The kind of growth Morrison envisages won’t involve boosting wages, improving job security or allowing the unemployed to have anything approaching a decent standard of living. “Our government”, he emphasised, “sees business at the centre of the economy”. Businesses, not unions. Bosses, not workers. On 22 April he was at it again – tweeting that he had “just got off the phone” with US president Donald Trump, with whom he discussed “the need to get our market-led and business centres [sic] economies up and running again”.
Those who, weeks earlier, were praising Morrison for supposedly abandoning “the most barnacled neoliberal economic and societal beliefs” (in the words of media commentator Mike Carlton) are having to rapidly recalibrate. The game is back on – a game for which, over the preceding decades, governments have rewritten the rules again and again, each time to the advantage of the “blue team” (aka the bosses).
In recent years the class struggle has been such a one-sided affair as to resemble not so much an ordinary game of cricket or football, but one of those “games” where hunters pay tens of thousands of dollars to be brought captive wild animals to shoot. For businesses, a steady stream of tax cuts, “red tape” reductions and subsidies paid from the public purse. For workers and unions, one of the world’s most punishing industrial relations regimes, in which workers’ ability to organise and fight for their interests has been ringed with a mountain of legal and bureaucratic restrictions.
The “no more unions or bosses” talk was an obvious fairytale. To the extent that it could momentarily appear to be true, it reflected the capitulation of the leaders of the trade union movement, who in the first weeks of the crisis appeared much more concerned with being part of some supposedly cooperative “national conversation” than with fighting for their members. The illusion of national unity that Labor and the union leaders contributed to, and which helped lift Morrison’s popularity to record levels, paved the way for the aggressive pro-business turn.
Morrison and his big business backers regard this crisis as an opportunity to ram through more of the kind of pro-business, anti-worker “reforms” they’ve been peddling for years. As Business Council of Australia chief executive Jennifer Westacott put it: “We must not waste a second of this new level of cooperation in our society to get important things done”.
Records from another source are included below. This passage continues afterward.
--- config.mk ---
export PLATFORM = sky130hd
export DESIGN_NAME = cpu_multicycle_control
export DESIGN_NICKNAME = d
export VERILOG_FILES = /design/src/rtl/cpu_multicycle_control.sv
export SDC_FILE = /design/constraint.sdc
export NUM_CORES = 1
export LEC_CHECK = 0
export ABC_AREA = 1
export BUFFER_PORTS_ARGS = -buffer_cell sky130_fd_sc_hd__buf_2
export CAP_MARGIN = 20
export CORE_UTILIZATION = 35
export CTS_BUF_LIST = sky130_fd_sc_hd__clkbuf_8
export DETAILED_ROUTE_END_ITERATION = 12
export GPL_TIMING_DRIVEN = 0
export SKIP_CTS_REPAIR_TIMING = 1
export SYNTH_ARGS = -nofsm -noshare
export SYNTH_HDL_FRONTEND = slang
export SYNTH_SLANG_ARGS = --single-unit
--- constraint.sdc ---
create_clock -name clk -period 4.7 [get_ports clk]
set_input_delay 0.235 -clock clk [delete_from_list [all_inputs] [get_ports clk]]
set_output_delay 0.235 -clock clk [all_outputs]
set_load 0.01 [all_outputs]
--- src/rtl/cpu_multicycle_control.sv ---
// Multi-cycle CPU control: sequences FETCH/DECODE/EXEC/MEM/WB, with memory timeout,
// maskable interrupt and undefined-instruction traps. Outputs are decoded from state.
module cpu_multicycle_control #(
    parameter int NUM_IRQ     = 4,
    parameter int MEM_TIMEOUT = 15
) (
    input  logic               clk,
    input  logic               reset,
    input  logic [5:0]         opcode,
    input  logic [5:0]         Funct,
    input  logic               pchigh,
    input  logic               branch_taken,
    input  logic [NUM_IRQ-1:0] irq,
    input  logic [NUM_IRQ-1:0] irq_mask,
    input  logic               mem_ready,
    output logic [2:0]         state,
    output logic               PCWr,
    output logic               IRWr,
    output logic               MemRd,
    output logic               MemWr,
    output logic               RegWr,
    output logic [2:0]         PCSrc,
    output logic [1:0]         RegDst,
    output logic [1:0]         MemToReg,
    output logic               EPCWr,
    output logic [NUM_IRQ-1:0] irq_ack,
    output logic [2:0]         exc_code
);

    localparam int CW = $clog2(MEM_TIMEOUT + 1);
    localparam logic [CW-1:0] TO_LAST = CW'(MEM_TIMEOUT - 1);

    // state  | meaning
    // FETCH  | instruction read, waits on mem_ready
    // DECODE | irq / undefined check
    // EXEC   | branch/jump resolve, ALU op
    // MEM    | lw/sw access, waits on mem_ready
    // WB     | register write
    // TRAP   | EPC save, vector to handler
    typedef enum logic [2:0] {
        S_FETCH  = 3'd0,
        S_DECODE = 3'd1,
        S_EXEC   = 3'd2,
        S_MEM    = 3'd3,
        S_WB     = 3'd4,
        S_TRAP   = 3'd5
    } state_e;

    state_e             state_q, state_d;
    logic [CW-1:0]      cnt_q, cnt_d;
    logic [2:0]         exc_q, exc_d;
    logic [NUM_IRQ-1:0] ack_q, ack_d;

    logic               r_ok, defined, is_branch, is_j, is_jal, is_jr, is_jalr, is_lw, is_sw;
    logic [NUM_IRQ-1:0] pend, pend_low;
    logic               found, timeout;

    always_comb begin
        r_ok      = (opcode == 6'h00) &&
                    (Funct inside {6'h00, 6'h02, 6'h03, 6'h08, 6'h09, [6'h20:6'h27], 6'h2A, 6'h2B});
        defined   = r_ok || (opcode inside {[6'h01:6'h0D], 6'h0F, 6'h23, 6'h2B});
        is_branch = opcode inside {6'h01, 6'h04, 6'h05, 6'h06, 6'h07};
        is_j      = (opcode == 6'h02);
        is_jal    = (opcode == 6'h03);
        is_jr     = r_ok && (Funct == 6'h08);
        is_jalr   = r_ok && (Funct == 6'h09);
        is_lw     = (opcode == 6'h23);
        is_sw     = (opcode == 6'h2B);
        timeout   = (cnt_q == TO_LAST);
    end

    // lowest-index pending line wins the acknowledge
    always_comb begin
        pend     = irq & irq_mask;
        pend_low = '0;
        found    = 1'b0;
        for (int i = 0; i < NUM_IRQ; i++) begin
            if (pend[i] && !found) begin
                pend_low[i] = 1'b1;
                found       = 1'b1;
            end
        end
    end

    always_comb begin
        state_d = state_q;
        exc_d   = exc_q;
        ack_d   = ack_q;
        case (state_q)
            S_FETCH: begin
                if (mem_ready) begin
                    state_d = S_DECODE;
                end else if (timeout) begin
                    state_d = S_TRAP;
                    exc_d   = 3'd3;
                end
            end
            S_DECODE: begin
                if ((pend != '0) && !pchigh) begin
                    state_d = S_TRAP;
                    exc_d   = 3'd1;
                    ack_d   = pend_low;
                end else if (!defined) begin
                    if (!pchigh) begin
                        state_d = S_TRAP;
                        exc_d   = 3'd2;
                    end else begin
                        state_d = S_FETCH;
                    end
                end else begin
                    state_d = S_EXEC;
                end
            end
            S_EXEC: begin
                if (is_lw || is_sw)                  state_d = S_MEM;
                else if (is_branch || is_j || is_jr) state_d = S_FETCH;
                else                                 state_d = S_WB;
            end
            S_MEM: begin
                if (mem_ready) begin
                    state_d = is_lw ? S_WB : S_FETCH;
                end else if (timeout) begin
                    state_d = S_TRAP;
                    exc_d   = 3'd3;
                end
            end
            default: state_d = S_FETCH;
        endcase
        // counter only runs while waiting in an access state; any transition clears it
        cnt_d = ((state_q == S_FETCH || state_q == S_MEM) && state_d == state_q)
                ? cnt_q + CW'(1) : '0;
    end

    always_ff @(posedge clk or negedge reset) begin
        if (!reset) begin
            state_q <= S_FETCH;
            cnt_q   <= '0;
            exc_q   <= 3'd0;
            ack_q   <= '0;
        end else begin
            state_q <= state_d;
            cnt_q   <= cnt_d;
            exc_q   <= exc_d;
            ack_q   <= ack_d;
        end
    end

    always_comb begin
        PCWr     = 1'b0;
        IRWr     = 1'b0;
        MemRd    = 1'b0;
        MemWr    = 1'b0;
        RegWr    = 1'b0;
        PCSrc    = 3'd0;
        RegDst   = 2'd0;
        MemToReg = 2'd0;
        EPCWr    = 1'b0;
        irq_ack  = '0;
        if (reset) begin
            case (state_q)
                S_FETCH: begin
                    MemRd = 1'b1;
                    if (mem_ready) begin
                        IRWr = 1'b1;
                        PCWr = 1'b1;
                    end
                end
                S_EXEC: begin
                    if (is_branch && branch_taken) begin
                        PCWr  = 1'b1;
                        PCSrc = 3'd1;
                    end else if (is_j || is_jal) begin
                        PCWr  = 1'b1;
                        PCSrc = 3'd2;
                    end else if (is_jr || is_jalr) begin
                        PCWr  = 1'b1;
                        PCSrc = 3'd3;
                    end
                end
                S_MEM: begin
                    MemRd = is_lw;
                    MemWr = is_sw;
                end
                S_WB: begin
                    RegWr = 1'b1;
                    if (is_jal) begin
                        RegDst   = 2'd2;
                        MemToReg = 2'd2;
                    end else if (is_jalr) begin
                        MemToReg = 2'd2;
                    end else if (is_lw) begin
                        RegDst   = 2'd1;
                        MemToReg = 2'd1;
                    end else if (opcode != 6'h00) begin
                        RegDst   = 2'd1;
                    end
                end
                S_TRAP: begin
                    EPCWr    = 1'b1;
                    PCWr     = 1'b1;
                    RegWr    = 1'b1;
                    RegDst   = 2'd3;
                    MemToReg = 2'd2;
                    PCSrc    = (exc_q == 3'd1) ? 3'd4 : 3'd5;
                    irq_ack  = (exc_q == 3'd1) ? ack_q : '0;
                end
                default: ;
            endcase
        end
    end

    assign state    = state_q;
    assign exc_code = reset ? exc_q : 3'd0;

endmodule

# After elaboration in Yosys (flattened, before gate mapping)
# Index checks and enable logic that the tools add are counted.
# word_totals
input_bits	25
reg_bits	14
out_inout_bits	23
# classes
addsub	1
magnitude_cmp	4
n_reduce_logical	35
muxes	60
n_eq_ne	28
n_bitwise	1
# op_table
operator	n
$mux 3	16
$mux 1	25
$eq 6x2->1 const B	4
$eq 6x3->1 const B	4
$eq 6x6->1 const B	4
$eq 6x4->1 const B	3
$mux 2	8
$mux 4	4
$logic_not 6->1	2
$pmux 3 s2	2
$pmux 3 s4	1
$logic_and 1x1->1	11
$pmux 2 s2	2
$reduce_bool 4->1	2
$reduce_bool 8->1	1
$logic_or 1x1->1	7
$eq 3x1->1 const B	2
$eq 3x2->1 const B	2
$eq 3x3->1 const B	2
$eq 6x1->1 const B	1
$ge 6x1->1 const B	1
$ge 6x6->1 const B	1
$le 6x4->1 const B	1
$le 6x6->1 const B	1
other kinds (17)	22

# Depth between registers and ports, before layout
# Gate-level depths: netlist of run 1.
# depth
word_depth	12
mapped_depth	15
depth_no_buf	15

# Worst setup path before layout of run 1
# Ideal clock, no wire load.
# synth_path
path_kind	reg2out
start	register state_q[2], in the netlist state[2]
end	output MemToReg[0]
required_time_ns	4.465
path_stages_with_launch	5
arrival_ns	1.429
path_slack_ns	3.036
path_buffers	0
cell_sequence	dfrtp_1 -> inv_1 -> nor3_1 -> nand2_1 -> nor4_1
# synth_between
elab_chain_len	3
# synth_lines
item	line	text
start, declared	49	state_e state_q, state_d;
start signal, assigned	141	state_q <= state_d;
$eq 3x3->1	160	case (state_q)
$pmux 2 s2 (*)	160	
$mux 2 (*)	159	if (reset) begin
end, declared	24	output logic [1:0] MemToReg,
# Mark *: on every way between the ends. The rest lies on a longest branch, timed or not.

# Worst setup path after layout of run 1
# layout_path
start	input reset
end	output RegDst[0]
# layout_between
elab_chain_len	1
# layout_lines
item	line	text
start, declared	8	input logic reset,
$mux 2	159	
end, declared	23	output logic [1:0] RegDst,
# Every way passes these cells.

==> qor.yml, run 1 <==
cts-root-buf: "clkbuf_8"
synth.distinct_cells: 28
p_int_mw: 0.303
clk_pin_slew_ps: 60
leakagePower_nw: 0.869
synth_seq_cells: 13
dpl_worst_slack_ps: 2900
clock_power_share_pct: 18.1
via_per_inst: 4.48
cts_sinks: 13
cts_buffers: 3
final.setup.worst_slack_ps: 2400
final_antenna_net_count: 0
start_util_pct: 37.4
ir_drop_uv: 164
powerDensity_mw_per_mm2: 362
antenna_cells: 0
synth.largest_area_cell: "dfrtp_1"
ioPinCount: 48
rsz0062_at_grt: "no"
final_cells: 281
yosysTopAreaCellShare_pct: 28.3
die-area_mm2: 0.00352
synth_fp_nets: 213
mostFrequentLayoutCells: "buf_2, nand2_1, inv_1"
ys_warn_count: 0
setup_tns_ps: 0
fin_skew_ps: 4.22
cts_max_level: 1
fmax_mhz: 435
outcome: "finished, final reports clean"
fin_nets: 265
io_buffer_count: 46
final_common_cell: "buf_2"
grt_max_degree: 20
gr-total-overflow: 0
synthesis.instances: 186
antenna_found_initial: 0
power_frac_seq_pct: 32.5
period_share_pct: 48.9
power_frac_comb_pct: 49.4
setup_viol: 0
dpl.hpwl_um: 2230
crit_arrival_ps: 2060
cp-end-kind: "output pin"
clk_latency_ps: 240
gp_congestion: 0.804
wl_per_cell_um: 9.55
switching_power_mw: 0.236
die_x_um: 59.4
drc: 0
grt_pass1_wl_um: 4550
total_power_mw: 0.539
core_area_mm2: 0.00308
grt_pass1_vias: 1108
slew_violations: 0
seq_area_frac_synth_pct: 28.3
finalHoldViolations: 0
drive_gt1_share_pct: 29.5
synth_area_leaders: "dfrtp_1, nand2_1, inv_1, nor2_1, nand3_1"
vias: 1259
path_max_fanout: 19
routed_wl_um: 2680
cap_violations: 0
die_h_um: 59.4
synth_area_mm2: 0.00115
period_needed_ps: 2300
rows: 20
placed_cells: 276
hold_class: "in2reg"
cp-start-kind: "input pin"
avgSynthCellArea_um2: 6.19
netSwitchingFraction_pct: 43.7
required_ps: 4470
grt_usage_pct: 17.0
drt-pass1-iter-count: 4
cts_tree: "built"
first_iter_violations: 48
area_delta_synth_final_pct: 29.6
clockBufferDepth: 2
criticalPathCategory: "in2out"
post-route-util_pct: 48.5
[flip-flops by register name, indices dropped and copies added, names as in the netlist]
register  count
ack_q         4
cnt_q         4
state         3
exc_q         2
[logic make-up (layout without fill, tap and decap cells)]
kind of cell | Yosys count | after routing | share of synthesized area [%]
DFF | 13 | 13 | 28.3
other | 1 | 1 | 0.326
and+or+nand+nor | 107 | 107 | 43.5
AOI/OAI and AO/OA | 23 | 23 | 11.5
buffers and inverters | 38 | 89 | 12.7
adders and majority gates | 2 | 2 | 2.17
xor gates and xnor gates | 2 | 2 | 1.52
[area by class of cell]
type                    instances  area, µm²
fillers                       337       1590
multi-input cells             135        679
flip-flops and latches         13        325
repair buffers                 47        240
inverters                      37        139
well taps                      44       55.1
clock buffers                   3       41.3
plain buffers                   1       7.51
clock inverters                 1       3.75
[power by group through the flow]
stage	Clock, mW	Sequential (mW)	Combinational [mW]
finish	0.0978	0.175	0.266
global route	0.106	0.179	0.310
CTS	0.0998	0.175	0.270
detailed placement	0	0.177	0.268
global placement	0	0.177	0.267
floorplan	0	0.174	0.186
[path summary, 6_finish.rpt]
check / end / slack (ps) / depth (start not counted) / start
max: RegDst[0] / 2400 / 7 / reset
max reg2reg: cnt_q[0]$_DFF_PN0_ / 3030 / 10 / cnt_q[0]$_DFF_PN0_
min in group asynchronous: exc_q[0]$_DFFE_PN0P_ / 450 / 2 / reset
min reg2reg: cnt_q[0]$_DFF_PN0_ / 490 / 1 / cnt_q[0]$_DFF_PN0_
max in group asynchronous: state[1]$_DFF_PN0_ / 3970 / 2 / reset
min: ack_q[1]$_DFFE_PN0P_ / 260 / 3 / irq_mask[1]
[Yosys cell counts (all sizes together)]
master and count:
nand2 49, inv 37, nor2 34, nand3 14
dfrtp 13, a21oi 7, nor3 7, o21ai 7
o22ai 3, a21boi 2, ha 2, nand4 2
a211oi 1, a31oi 1, buf 1, conb 1
nor4 1, o21a 1, o31ai 1, xnor2 1
xor2 1
[metrics by stage]
stage	instance area [µm²]	hold WS [ps]
2_1_floorplan	1150	-60.6
3_5_place_dp	1440	180
4_1_cts	1480	-78.7
6_report	1490	259
3_3_place_gp	1440	182
5_1_grt	1490	281
[layer usage]
layer / track usage (%) / wire, µm / part of all wire (%)
met5: 0 / 0 / 0
met4: 3.06 / 12 / 0.45
met3: 3.93 / 121 / 4.5
met2: 27.1 / 1110 / 42
met1: 23.4 / 1440 / 53
[worst max-delay path: stages]
cell and delay [ps]:
dlygate4sd3_1 520, buf_2 350, inv_1 170, nor3_1 290
nand2_1 130, o31ai_1 200, buf_2 160
Note: power is estimated with default switching activity, not from simulation.
==> run 2: changes to the inputs <==
- clock period: 4.7 -> 2.09 ns (I/O delays scaled with it)
==> run 2 against run 1 <==
- final cell count stayed put
- clock power is 120% higher
- count of clock-buffer cells in the layout stayed put
- via count is 0.95% lower
- critical path depth is 1 lower
==> qor.yml, run 2 (synthesized netlist as in run 1, its figures left out) <==
gr-total-overflow: 0
cts-root-buf: "clkbuf_8"
die_h_um: 59.4
setup_tns_ps: 0
via_per_inst: 4.44
finalHoldViolations: 0
period_needed_ps: 1720
die-area_mm2: 0.00352
area_delta_synth_final_pct: 29.6
drc: 0
crit_arrival_ps: 1610
antenna_found_initial: 0
ir_drop_uv: 369
r2r_setup_slack_ps: 420
fin_nets: 265
path_max_fanout: 7
fillers: 339
p_int_mw: 0.683
leakagePower_nw: 0.869
r2r_start: "cnt_q[0]$_DFF_PN0_"
cp-start-kind: "register"
routed_wl_um: 2700
drt-pass1-iter-count: 4
setup_viol: 0
placed_cells: 276
final_antenna_net_count: 0
power_frac_comb_pct: 49.5
cts_tree: "built"
final_common_cell: "buf_2"
outcome: "finished, final reports clean"
cts_buffers: 3
cap_violations: 0
period_share_pct: 82.1
mostFrequentLayoutCells: "buf_2, nand2_1, inv_1"
crit_start: "state[0]$_DFF_PN0_"
fin_skew_ps: 4.03
clk_pin_slew_ps: 60
drive_gt1_share_pct: 29.5
hold_class: "in2reg"
gp_congestion: 0.804
wl_per_cell_um: 9.62
antenna_cells: 0
start_util_pct: 37.4
final_cells: 281
powerDensity_mw_per_mm2: 813
tightest_slew_ps: 595
dpl.hpwl_um: 2230
grt_usage_pct: 17.0
clockBufferDepth: 2
cp-end-kind: "output pin"
switching_power_mw: 0.529
power_frac_seq_pct: 32.4
netSwitchingFraction_pct: 43.7
slew_headroom_pct: 60.2
grt_max_degree: 20
rsz0062_at_grt: "no"
die_x_um: 59.4
hp-start: "irq_mask[1]"
ioPinCount: 48
rows: 20
first_iter_violations: 50
criticalPathCategory: "reg2out"
fmax_mhz: 583
io_buffer_count: 46
core_area_mm2: 0.00308
required_ps: 1990
cts_max_level: 1
clock_power_share_pct: 18.2
grt_pass1_wl_um: 4550
vias: 1247
grt_pass1_vias: 1108
slew_violations: 0
clk_latency_ps: 240
cts_sinks: 13
-- run 2: per-stage QoR --
stage	total power, mW	cell area [µm²]	setup slack, ps	util, %	hold slack, ps
floorplan	0.810	1150	556	-	-191
global placement	0.998	1440	438	46.7	51.9
detailed placement	1.00	1440	425	46.7	49.1
CTS	1.22	1480	356	48.1	-209
global route	1.34	1490	241	48.5	151
finish	1.21	1490	375	48.5	129
-- run 2: metal layers --
layer	share of wire, %	track usage [%]	vias to the layer above
met5	0	0	-
li1	-	-	683
met4	0.44	3.06	0
met1	52	23.4	525
met3	5.1	3.93	2
met2	42	27.1	37
-- run 2: worst max-delay path: stages, from the launching register on --
cell	delay [ps]
dfrtp_1	450
nor3_2	380
o21ai_0	150
o21ai_0	100
a21oi_1	60
nor2_1	90
buf_2	130
-- run 2: path summary, 6_finish.rpt --
path	cells past startpoint	endpoint
worst min register to register	1	cnt_q[0]$_DFF_PN0_
worst max-delay path	6	PCWr
max in group asynchronous	2	state[1]$_DFF_PN0_
worst min-delay path	3	ack_q[1]$_DFFE_PN0P_
worst max register to register	10	cnt_q[0]$_DFF_PN0_
min in group asynchronous	2	exc_q[0]$_DFFE_PN0P_
-- run 2: power by group through the flow --
stage / clock network [mW] / registers [mW] / logic [mW]
floorplan: 0 / 0.392 / 0.417
global placement: 0 / 0.398 / 0.600
detailed placement: 0 / 0.397 / 0.604
CTS: 0.224 / 0.393 / 0.606
global route: 0.239 / 0.402 / 0.697
finish: 0.220 / 0.392 / 0.599
-- run 2: layout make-up --
class	count	area, µm²	share of cell area, %
clock buffer	3	41.3	2.77
multi-input combinational	135	679	45.6
sequential	13	325	21.8
buffer	1	7.51	0.503
tap	44	55.1	3.69
clock inverter	1	3.75	0.252
inverter	37	139	9.31
timing repair buffer	47	240	16.1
For them, it’s not enough that workers have suffered years of flatlining wages, increasing job insecurity and skyrocketing costs for necessities like housing, energy, health care and education. It’s not enough that trade union membership is at record lows, that strikes are few and far between or that union leaders have proven themselves more than willing to abide by all the regulations and restrictions, and to jump through all the hoops to prove their credentials as “responsible” negotiating partners with business.
Australia’s ruling class has, in the years since the global financial crisis of 2008-09, experienced a massive surge in wealth. According to Oxfam, in the decade from 2007 to 2017, the total wealth of Australia’s billionaire class rose by almost 140 percent. Over the same period, average household wealth increased by just 12 percent. As of 2018, when the latest Australian Bureau of Statistics figures on household wealth were released, the average wealth of Australia’s richest 20 percent of households, $3.2 million, was more than 93 times that of the poorest 20 percent, just $35,200.
None of this is enough for them. The new narrative is that the government’s policies haven’t been pro-business enough. “Business as usual when it comes to the policy frameworks that we had prior to the election”, Morrison said, “will need to be reconsidered on the other side – to ensure that we can achieve the growth that will be necessary ... to get our economy back on track”.
The Coalition is looking to get some of the most extreme pro-business measures, which were downplayed prior to the election, back on the table. In an interview on ABC Radio National on 22 April, treasurer Josh Frydenberg said that again attempting to push through the viciously anti-union Ensuring Integrity Bill would be “first order of business to get through parliament”. He also flagged a renewed effort to cut the corporate tax rate on Australian big business, saying the current rate of 30 percent is “uncompetitively high”.
Economists predict that Australia’s budget deficit could increase to between $120 and $200 billion, with total debt up to $1 trillion. If the government succeeds in pushing through another round of tax cuts for the rich, it will try to make up the revenue shortfall by cutting funding to services.
Attacking unions and slashing corporate taxes is likely just the start. Morrison and his big business mates don’t want things to go back to how they were before the COVID-19 crisis. But while working class people might dream of a better, more equal and more sustainable economy and society, the ruling class envisions a world in which all the things people hated most about the neoliberal capitalism of the past few decades are made even worse – all in the name of profits.
Contrary to the impression given by the Labor Party “opposition” and many of our trade union leaders, we’re not, and never have been, “all in this together”. Morrison’s shift away from the “national unity” sham is proof of that.